Below are records. Find each line in them that holds the word "same" and copy it.

>>>

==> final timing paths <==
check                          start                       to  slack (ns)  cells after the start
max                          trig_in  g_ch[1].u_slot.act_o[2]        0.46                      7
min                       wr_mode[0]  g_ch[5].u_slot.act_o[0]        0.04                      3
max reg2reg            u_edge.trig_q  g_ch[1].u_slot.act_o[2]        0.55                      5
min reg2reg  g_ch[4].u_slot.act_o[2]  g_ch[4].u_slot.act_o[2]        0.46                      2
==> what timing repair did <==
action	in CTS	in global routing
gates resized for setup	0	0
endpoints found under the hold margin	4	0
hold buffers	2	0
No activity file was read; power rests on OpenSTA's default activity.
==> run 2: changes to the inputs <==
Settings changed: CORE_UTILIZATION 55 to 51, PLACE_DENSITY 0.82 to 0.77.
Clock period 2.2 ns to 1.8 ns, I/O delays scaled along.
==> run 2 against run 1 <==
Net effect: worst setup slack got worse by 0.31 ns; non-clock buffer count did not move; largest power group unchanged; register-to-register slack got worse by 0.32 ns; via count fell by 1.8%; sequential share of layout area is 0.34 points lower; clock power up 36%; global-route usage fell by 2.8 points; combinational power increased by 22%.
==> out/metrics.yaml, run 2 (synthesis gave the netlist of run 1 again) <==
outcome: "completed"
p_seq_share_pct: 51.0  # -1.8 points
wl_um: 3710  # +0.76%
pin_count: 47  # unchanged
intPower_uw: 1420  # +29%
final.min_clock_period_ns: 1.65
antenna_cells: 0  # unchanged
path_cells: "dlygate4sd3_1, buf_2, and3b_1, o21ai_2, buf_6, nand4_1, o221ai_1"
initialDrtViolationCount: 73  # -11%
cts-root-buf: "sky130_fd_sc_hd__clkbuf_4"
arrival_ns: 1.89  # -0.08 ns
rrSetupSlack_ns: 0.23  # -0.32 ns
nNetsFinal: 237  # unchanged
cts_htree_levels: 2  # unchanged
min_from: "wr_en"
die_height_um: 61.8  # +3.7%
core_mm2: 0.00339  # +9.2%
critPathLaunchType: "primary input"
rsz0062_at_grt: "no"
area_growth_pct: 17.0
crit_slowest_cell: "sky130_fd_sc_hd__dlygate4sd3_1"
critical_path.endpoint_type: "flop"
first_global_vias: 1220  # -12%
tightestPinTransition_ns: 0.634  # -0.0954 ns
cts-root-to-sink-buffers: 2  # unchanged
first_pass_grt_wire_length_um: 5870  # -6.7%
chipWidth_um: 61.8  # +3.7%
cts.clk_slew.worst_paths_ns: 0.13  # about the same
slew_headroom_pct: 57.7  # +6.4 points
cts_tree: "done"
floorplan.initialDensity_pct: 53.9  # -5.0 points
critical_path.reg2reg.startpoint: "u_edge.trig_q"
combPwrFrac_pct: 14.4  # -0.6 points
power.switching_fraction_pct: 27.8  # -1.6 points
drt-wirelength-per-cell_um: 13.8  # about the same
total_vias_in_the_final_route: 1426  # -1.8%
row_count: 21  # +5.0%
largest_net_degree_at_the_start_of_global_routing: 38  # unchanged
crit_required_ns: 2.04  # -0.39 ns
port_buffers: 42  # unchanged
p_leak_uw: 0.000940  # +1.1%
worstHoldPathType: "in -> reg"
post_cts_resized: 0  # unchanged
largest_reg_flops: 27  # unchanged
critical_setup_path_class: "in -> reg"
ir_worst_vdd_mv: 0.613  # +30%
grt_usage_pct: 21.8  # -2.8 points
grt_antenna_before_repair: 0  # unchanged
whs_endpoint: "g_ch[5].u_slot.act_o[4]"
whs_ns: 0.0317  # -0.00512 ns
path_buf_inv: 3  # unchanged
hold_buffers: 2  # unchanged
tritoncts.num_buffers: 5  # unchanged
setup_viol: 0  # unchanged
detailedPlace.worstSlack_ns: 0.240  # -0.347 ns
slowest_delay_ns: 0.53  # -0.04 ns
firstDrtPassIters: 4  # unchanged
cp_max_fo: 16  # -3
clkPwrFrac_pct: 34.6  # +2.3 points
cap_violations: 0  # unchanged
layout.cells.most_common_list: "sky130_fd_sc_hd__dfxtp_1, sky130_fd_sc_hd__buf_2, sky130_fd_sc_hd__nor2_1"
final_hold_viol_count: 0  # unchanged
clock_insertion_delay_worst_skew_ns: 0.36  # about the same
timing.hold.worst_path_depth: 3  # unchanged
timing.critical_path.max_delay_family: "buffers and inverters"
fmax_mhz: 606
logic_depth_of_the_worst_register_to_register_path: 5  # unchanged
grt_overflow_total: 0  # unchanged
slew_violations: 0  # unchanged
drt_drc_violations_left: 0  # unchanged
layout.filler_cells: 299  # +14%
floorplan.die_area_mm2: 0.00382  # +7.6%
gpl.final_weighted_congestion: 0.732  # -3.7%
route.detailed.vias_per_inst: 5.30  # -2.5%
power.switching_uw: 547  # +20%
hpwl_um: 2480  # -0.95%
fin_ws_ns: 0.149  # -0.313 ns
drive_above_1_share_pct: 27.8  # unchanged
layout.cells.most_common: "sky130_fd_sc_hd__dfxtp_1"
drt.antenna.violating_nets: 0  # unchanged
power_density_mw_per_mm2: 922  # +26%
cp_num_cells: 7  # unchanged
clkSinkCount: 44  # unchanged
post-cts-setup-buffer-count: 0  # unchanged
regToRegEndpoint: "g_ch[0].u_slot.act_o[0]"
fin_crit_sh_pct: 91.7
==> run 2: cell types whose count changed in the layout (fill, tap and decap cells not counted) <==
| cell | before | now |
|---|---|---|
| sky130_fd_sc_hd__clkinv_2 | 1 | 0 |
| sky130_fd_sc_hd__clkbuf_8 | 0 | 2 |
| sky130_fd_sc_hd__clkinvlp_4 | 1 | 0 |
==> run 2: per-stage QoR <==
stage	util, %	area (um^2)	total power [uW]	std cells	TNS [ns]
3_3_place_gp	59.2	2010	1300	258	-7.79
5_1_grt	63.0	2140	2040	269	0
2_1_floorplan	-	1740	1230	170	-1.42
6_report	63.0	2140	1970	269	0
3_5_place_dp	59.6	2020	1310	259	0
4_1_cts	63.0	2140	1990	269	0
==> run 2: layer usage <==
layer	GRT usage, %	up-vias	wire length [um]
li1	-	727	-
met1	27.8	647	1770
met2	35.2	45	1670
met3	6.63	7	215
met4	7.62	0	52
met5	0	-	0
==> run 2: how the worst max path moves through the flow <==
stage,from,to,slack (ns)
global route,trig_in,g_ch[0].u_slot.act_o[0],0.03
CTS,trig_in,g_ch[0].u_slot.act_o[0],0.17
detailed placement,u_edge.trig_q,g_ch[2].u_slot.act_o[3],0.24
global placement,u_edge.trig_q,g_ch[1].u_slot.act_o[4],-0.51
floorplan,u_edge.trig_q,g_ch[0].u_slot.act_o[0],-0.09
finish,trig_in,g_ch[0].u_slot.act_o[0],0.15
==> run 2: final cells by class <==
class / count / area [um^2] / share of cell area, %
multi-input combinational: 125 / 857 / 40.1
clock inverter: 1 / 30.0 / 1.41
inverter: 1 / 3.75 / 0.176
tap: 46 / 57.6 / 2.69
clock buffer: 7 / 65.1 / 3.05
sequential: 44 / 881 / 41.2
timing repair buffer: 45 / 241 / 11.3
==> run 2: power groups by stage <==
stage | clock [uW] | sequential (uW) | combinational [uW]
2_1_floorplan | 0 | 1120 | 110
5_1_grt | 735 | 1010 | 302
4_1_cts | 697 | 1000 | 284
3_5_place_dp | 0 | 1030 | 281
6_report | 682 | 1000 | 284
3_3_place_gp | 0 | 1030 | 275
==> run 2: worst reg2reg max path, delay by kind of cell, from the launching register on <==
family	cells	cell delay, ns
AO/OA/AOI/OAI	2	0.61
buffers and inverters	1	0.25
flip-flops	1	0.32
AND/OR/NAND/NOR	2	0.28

<<<

▶ _Output of the task_
cts.clk_slew.worst_paths_ns: 0.13  # about the same
drt-wirelength-per-cell_um: 13.8  # about the same
clock_insertion_delay_worst_skew_ns: 0.36  # about the same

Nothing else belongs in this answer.